The new Syrian national army may have withdrawn after 48 hours of fighting from the Druze stronghold in southern Syria, but in recent hours the city has come under a new siege, this time by an irregular army, specifically of Bedouins. According to local media reports, thousands of heavily armed men from local tribes are moving in a coordinated manner toward the city and are expected to lay siege to it.
The head of the Bedouin Council, Sheikh Abdul Munim al-Nasif, has called for a general mobilization and an immediate march toward Sweida, in order to ‘rescue the inhabitants’ from what he described as a massacre against the Bedouins of the region.

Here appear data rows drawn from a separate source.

## config.mk

```make
export PLATFORM = sky130hd
export DESIGN_NAME = distance_paced_sine_chaser
export DESIGN_NICKNAME = d
export VERILOG_FILES = /design/src/dpsc_pkg.sv /design/src/distance_paced_sine_chaser.sv
export SDC_FILE = /design/constraint.sdc
export NUM_CORES = 2
export LEC_CHECK = 0
export BUFFER_PORTS_ARGS = -buffer_cell sky130_fd_sc_hd__buf_2
export CORE_ASPECT_RATIO = 1.25
export CORE_MARGIN = 2
export CORE_UTILIZATION = 52
export CTS_CLUSTER_DIAMETER = 100
export DETAILED_ROUTE_END_ITERATION = 10
export PLACE_DENSITY = 0.8
export SYNTH_ARGS = -nofsm -noshare
export SYNTH_HDL_FRONTEND = slang
export SYNTH_SLANG_ARGS = --single-unit
```

## constraint.sdc

```tcl
create_clock -name clk -period 20.9 [get_ports clk]
set_clock_uncertainty 0.05 [all_clocks]
set_input_delay 4.18 -clock clk [delete_from_list [all_inputs] [get_ports clk]]
set_output_delay 4.18 -clock clk [all_outputs]
set_load 0.03 [all_outputs]
```
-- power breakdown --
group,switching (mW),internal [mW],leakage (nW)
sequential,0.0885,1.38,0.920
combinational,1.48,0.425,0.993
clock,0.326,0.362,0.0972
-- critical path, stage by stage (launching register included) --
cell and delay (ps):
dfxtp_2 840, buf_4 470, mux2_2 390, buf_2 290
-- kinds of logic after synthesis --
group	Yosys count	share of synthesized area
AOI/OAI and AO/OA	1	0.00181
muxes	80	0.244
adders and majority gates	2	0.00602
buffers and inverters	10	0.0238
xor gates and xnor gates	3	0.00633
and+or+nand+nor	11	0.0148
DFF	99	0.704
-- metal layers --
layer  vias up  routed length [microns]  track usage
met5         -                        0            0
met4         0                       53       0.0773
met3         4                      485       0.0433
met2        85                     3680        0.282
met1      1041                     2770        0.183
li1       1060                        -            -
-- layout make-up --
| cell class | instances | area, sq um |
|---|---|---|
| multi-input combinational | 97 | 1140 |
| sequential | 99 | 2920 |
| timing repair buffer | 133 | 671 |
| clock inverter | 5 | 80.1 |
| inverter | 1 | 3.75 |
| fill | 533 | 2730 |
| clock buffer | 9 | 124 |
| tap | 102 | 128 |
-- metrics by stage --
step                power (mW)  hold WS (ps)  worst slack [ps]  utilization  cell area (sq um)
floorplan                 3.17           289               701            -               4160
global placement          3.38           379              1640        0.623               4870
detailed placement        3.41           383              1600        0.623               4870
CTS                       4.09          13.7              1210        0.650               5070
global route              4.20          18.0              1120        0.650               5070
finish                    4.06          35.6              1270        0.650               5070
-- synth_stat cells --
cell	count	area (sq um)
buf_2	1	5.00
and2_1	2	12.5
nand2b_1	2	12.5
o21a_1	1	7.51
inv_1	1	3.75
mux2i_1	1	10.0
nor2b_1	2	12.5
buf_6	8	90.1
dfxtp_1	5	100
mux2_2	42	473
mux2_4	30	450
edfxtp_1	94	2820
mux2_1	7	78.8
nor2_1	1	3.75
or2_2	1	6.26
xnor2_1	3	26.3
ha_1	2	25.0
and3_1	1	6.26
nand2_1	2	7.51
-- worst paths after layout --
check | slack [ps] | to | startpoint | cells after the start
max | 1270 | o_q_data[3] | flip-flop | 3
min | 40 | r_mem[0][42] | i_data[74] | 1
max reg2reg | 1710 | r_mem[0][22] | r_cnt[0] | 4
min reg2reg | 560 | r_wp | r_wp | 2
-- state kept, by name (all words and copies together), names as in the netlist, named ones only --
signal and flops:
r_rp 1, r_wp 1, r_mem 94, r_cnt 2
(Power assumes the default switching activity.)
===== config.mk =====
export PLATFORM = sky130hd
export DESIGN_NAME = wto_phase
export DESIGN_NICKNAME = d
export VERILOG_FILES = /design/src/design/wavetable_oscillator_top_assert.svh /design/src/design/wto_pkg.sv /design/src/design/wto_phase.sv
export SDC_FILE = /design/constraint.sdc
export NUM_CORES = 1
export LEC_CHECK = 0
export BUFFER_PORTS_ARGS = -buffer_cell sky130_fd_sc_hd__buf_2
export CAP_MARGIN = 15
export CORE_MARGIN = 2
export CORE_UTILIZATION = 57
export DETAILED_ROUTE_END_ITERATION = 8
export PLACE_DENSITY = 0.79
export SYNTH_ARGS = -nofsm -noshare
export SYNTH_HDL_FRONTEND = slang
export SYNTH_SLANG_ARGS = --single-unit

===== constraint.sdc =====
create_clock -name clk -period 2.9 [get_ports clk]
set_clock_uncertainty 0.2 [all_clocks]
set_input_delay 0.29 -clock clk [delete_from_list [all_inputs] [get_ports clk]]
set_output_delay 0.29 -clock clk [all_outputs]
set_load 0.005 [all_outputs]
File: src/hdl/bba_pkg.sv
package bba_pkg;

  localparam int REQ_W    = 26;
  localparam int HANDLE_W = 6;
  localparam int OFS_W    = 25;
  localparam int LVL_W    = 3;
  localparam int SHIFT_W  = 5;

  localparam logic [SHIFT_W-1:0] SHIFT_RESET = 5'd10;

  localparam logic MODE_ALLOC = 1'b0;
  localparam logic MODE_FREE  = 1'b1;

  typedef enum logic [1:0] {
    ST_UNUSED = 2'd0,
    ST_USED   = 2'd1,
    ST_SPLIT  = 2'd2,
    ST_FULL   = 2'd3
  } node_st_t;

  typedef enum logic [1:0] {
    RSP_OK      = 2'd0,
    RSP_NOSPACE = 2'd1,
    RSP_BADFREE = 2'd2
  } rsp_code_t;

  // controller -> datapath
  typedef struct packed {
    logic      clr_step;
    logic      accept;
    logic      calc_want;
    logic      walk_init;
    logic      srch_step;
    logic      free_rd;
    logic      loc_step;
    logic      mark;
    logic      up_wr;
    logic      res_load;
    rsp_code_t res_code;
    logic      out_load;
  } cmd_t;

  // datapath -> controller
  typedef struct packed {
    logic clr_last;
    logic nosp;
    logic srch_found;
    logic srch_end;
    logic free_ok;
    logic loc_done;
    logic at_top;
    logic up_last;
  } sts_t;

endpackage

File: src/hdl/bba_if.sv
interface bba_req_if;
  logic                         valid;
  logic                         ready;
  logic                         mode;
  logic [bba_pkg::REQ_W-1:0]    request_bytes;
  logic [bba_pkg::HANDLE_W-1:0] free_handle;

  modport source (output valid, mode, request_bytes, free_handle, input ready);
  modport sink   (input valid, mode, request_bytes, free_handle, output ready);
endinterface

interface bba_rsp_if;
  logic                         valid;
  logic                         ready;
  logic [1:0]                   status;
  logic [bba_pkg::HANDLE_W-1:0] block_handle;
  logic [bba_pkg::OFS_W-1:0]    block_offset;
  logic [bba_pkg::LVL_W-1:0]    block_level;

  modport source (output valid, status, block_handle, block_offset, block_level,
                  input ready);
  modport sink   (input valid, status, block_handle, block_offset, block_level,
                  output ready);
endinterface

File: src/hdl/buddy_block_allocator.sv
// Binary buddy allocator over a tree of LEVELS+1 levels (2^(LEVELS+1)-1 nodes).
// Channels: req carries mode (0 allocate, 1 free), request_bytes and free_handle;
// rsp returns status, block_handle, block_offset and block_level, one per request.
// cfg_we/cfg_wdata write min_block_shift (reset 10); write it only while idle.
// Requests are served one at a time; req.ready is high only while the block idles.
// Allocate: size the request, then probe tree nodes in preorder (each read,
// then evaluated), mark the block found, read and write back each ancestor,
// and load the output register. Free: read and check the handle, walk down
// to it from the root, mark it, update each ancestor and load the output.
// An oversized request, a bad free and a search that finds no block go
// straight to the output without marking. The node memory has a single write
// port, so each ancestor is read first and then written back.
// Reset clears the tree with a pass over its 2^(LEVELS+1)-1 nodes (63 at LEVELS=5)
// during which no request is taken; configuration writes are taken throughout.
// A result waits in the output register while rsp.ready is low; the next
// request is still taken and worked on, and its result waits in the block
// until the output register is free.
module buddy_block_allocator #(
  parameter int LEVELS = 5
) (
  input  logic                        clk,
  input  logic                        rst,
  input  logic                        cfg_we,
  input  logic [bba_pkg::SHIFT_W-1:0] cfg_wdata,
  bba_req_if.sink                     req,
  bba_rsp_if.source                   rsp
);

  bba_pkg::cmd_t cmd;
  bba_pkg::sts_t sts;

  bba_ctrl u_ctrl (
    .clk       (clk),
    .rst       (rst),
    .req_valid (req.valid),
    .req_mode  (req.mode),
    .req_ready (req.ready),
    .rsp_valid (rsp.valid),
    .rsp_ready (rsp.ready),
    .sts       (sts),
    .cmd       (cmd)
  );

  bba_dpath #(
    .LEVELS (LEVELS)
  ) u_dpath (
    .clk        (clk),
    .rst        (rst),
    .cfg_we     (cfg_we),
    .cfg_wdata  (cfg_wdata),
    .in_mode    (req.mode),
    .in_bytes   (req.request_bytes),
    .in_handle  (req.free_handle),
    .cmd        (cmd),
    .sts        (sts),
    .out_status (rsp.status),
    .out_handle (rsp.block_handle),
    .out_offset (rsp.block_offset),
    .out_level  (rsp.block_level)
  );

endmodule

In the videos that are increasingly coming to light, fighters without insignia of the Syrian national army are depicted, which seems to have no supervisory presence in the area, in a situation that appears to be slipping more and more each day from the control of the country’s transitional President, Al Saraa, as well as from his transitional government.
Israel, for its part, which has made it abundantly clear that it will protect this particular minority by any means and has carried out targeted airstrikes both in the specific area and in Damascus, has also given these groups a 24-hour deadline to withdraw from the area.
Sources from Tel Aviv emphasize that if the crisis escalates, it is not unlikely that the IDF will advance into Syria from the positions it holds in the Golan Heights, in order to ensure that no massacres take place.
According to Syrian organizations, both the White Helmets and the Syrian Observatory, more than 90 people have lost their lives in recent days of fighting, while over 800 have been injured.